Directors Quotes
-
I rode it once, which was up the driveway in the opening credits of the show. I didn't know how to stop it. I actually nearly killed the director of photography, and I smashed into the sound truck.
Henry Winkler
-
I would have to say the most challenging thing about directing is the sheer stamina because... as a director, you're always doing something. Someone always needs to talk to you. There are always decisions to be made and every day for as long as the movie goes on. So it's a marathon... You don't have to look nice, but it's all day every day.
Michael Urie
-
Every film had its own grammar. And it's your job as a director to basically figure out a language to tell a story.
Darren Aronofsky
-
A good director is very well prepared, and knows exactly how he's going to cut the film, so the shooting is as efficient as possible.
William H. Macy
-
I like doing commentary. As a filmmaker and film student, I think it's really interesting to hear what a director did and how they figured out how to do things.
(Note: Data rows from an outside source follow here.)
[config.mk]
export PLATFORM = sky130hd
export DESIGN_NAME = mem_arbiter
export DESIGN_NICKNAME = d
export VERILOG_FILES = /design/src/rtl/mem_arbiter.sv
export SDC_FILE = /design/constraint.sdc
export NUM_CORES = 1
export LEC_CHECK = 0
export CORE_MARGIN = 1.5
export CORE_UTILIZATION = 30
export CTS_CLUSTER_DIAMETER = 120
export DETAILED_ROUTE_END_ITERATION = 8
export GPL_ROUTABILITY_DRIVEN = 1
export MAX_ROUTING_LAYER = met4
export PLACE_DENSITY = 0.89
export SETUP_SLACK_MARGIN = 0.02
export SLEW_MARGIN = 15
export SYNTH_ARGS = -nofsm -noshare
export SYNTH_HDL_FRONTEND = slang
export SYNTH_SLANG_ARGS = --single-unit
[constraint.sdc]
create_clock -name clk -period 4.4 [get_ports clk]
set_input_delay 0.88 -clock clk [delete_from_list [all_inputs] [get_ports clk]]
set_output_delay 0.88 -clock clk [all_outputs]
set_load 0.02 [all_outputs]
I often like the technical commentaries myself.
Catherine Hardwicke
-
It's incredibly easy as a director to be egotistical. Of course, it is because you have 200 people on set every day listening to your every word and whatever you say goes, and that can be slightly corrupting. And actually, to be a good director, you have to take ego out of it, because hopefully what you've done is surrounded yourself with brilliant people. Let them be brilliant and you just shepherd that and marshal that and hopefully guide it however you can, but definitely not to the extent that you're overbearing.
Dan Mazer
-
Every day is still exciting. I have like a very good system worked out with my editor. Some directors are in there every day, sitting there in the room with the editor. I lose perspective incredibly quickly, and so what I do is I watch...I come in the room and give very specific notes and then I go back to my house or in my office and I watch the dailies.
Nicholas Stoller
-
Every single time when you act in a film, and there's a different director, which of course as actors we're used to experiencing that's what we do, it's a different experience.
Famke Janssen
-
The directors you trust the most are the ones, when you ask them a question, they've got the guts to say, 'I don't know.'
Alan Rickman
-
I've worked with some very good directors and some very bad ones. I learned a great deal from both. From the bad, untalented people, you learn what not to do. And when you work with very highly talented people, you want to emulate them.
Tommy Lee Jones
-
Certainly as actors, and maybe as directors, you've got to hang on to something childlike. You've got to know what play is. I haven't worked with Mike Leigh, but I know him very well and there's something open in his eyes about what's in front of him. And the same is true of Alfonso in a Mexican, mad way. There's an enthusiastic response to something. Neil Jordan, the same, when he gets excited . You just want to know there's a human being in there.
Alan Rickman
-
You would be surprised how many directors don't know what they want. They might not know what they want until they see it, they might know what they want but no idea how to get it out of the actor, then you've both got a problem.